BAB V : JATUH CINTA
☆☆☆
Kamu mencintai diri sendiri saja tidak becus, berniat mencintaiku?
☆☆☆
Bagi Alfarezi, pagi ini yang cukup bersahabat, mentari sudah menyembul dari ufuk timur sejak setengah jam yang lalu, kini ia sedang bersembunyi malu-malu dibalik awan. Burung-burung terbang berkelompok untuk mencari makan, jarak pandang dijalan raya masih cukup dekat sebab embun tak jua menghilang. Dalam kamarnya, Alfarezi masih menatap kearah kaca, pipinya merona entah karena apa. Yang jelas, perasaannya sedang begitu sempurna.
Anak itu terus tersenyum sejak semalam. Suasana hatinya pasti sedang baik. Dia membuka jendela, menatap ke rumah berwarna abu-abu diseberang sana. Wajah Kia mondar-mandir dikepalanya sejak pertemuan itu berakhir. Alfarezi kini dirundung rindu. Sial, padahal rumahnya hampir berhadap-hadapan.
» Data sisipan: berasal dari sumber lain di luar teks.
[config.mk]
export PLATFORM = sky130hd
export DESIGN_NAME = cfg_sequencer
export DESIGN_NICKNAME = d
export VERILOG_FILES = /design/src/rtl/cfg_sequencer.sv
export SDC_FILE = /design/constraint.sdc
export NUM_CORES = 1
export LEC_CHECK = 0
export BUFFER_PORTS_ARGS = -buffer_cell sky130_fd_sc_hd__buf_2
export CAP_MARGIN = 20
export CORE_MARGIN = 4
export CORE_UTILIZATION = 40
export DETAILED_ROUTE_END_ITERATION = 7
export SKIP_LAST_GASP = 1
export SYNTH_ARGS = -nofsm -noshare
export SYNTH_HDL_FRONTEND = slang
export SYNTH_SLANG_ARGS = --single-unit
[constraint.sdc]
create_clock -name i_clk -period 3.6 [get_ports i_clk]
set_clock_uncertainty 0.15 [all_clocks]
set_input_delay 0.36 -clock i_clk [delete_from_list [all_inputs] [get_ports i_clk]]
set_output_delay 0.36 -clock i_clk [all_outputs]
set_load 0.02 [all_outputs]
"Gila, gue bisa kehilangan kewarasan kalau begini!" Anak itu menggelengkan kepalanya untuk tetap menjaga sikap penuh wibawanya. Cinta kadang memang mengambil lebih dari apa yang kita beri, dia menuntut segalanya, sebentar lagi Alfarezi bisa saja memberikan kewarasannya untuk Kia.
Memilih untuk turun dan makan, ia kira dengan makan kewarasannya akan tetap terjaga. Ini masih terlalu awal untuk jatuh cinta, pikirnya.
"Hari ini kamu sedang senang ya?" Tanya Anggun dengan senyuman ramah. Melihat Alfarezi tersenyum itu sangat jarang, jadi dia bisa dengan mudah menebak suasana hatinya.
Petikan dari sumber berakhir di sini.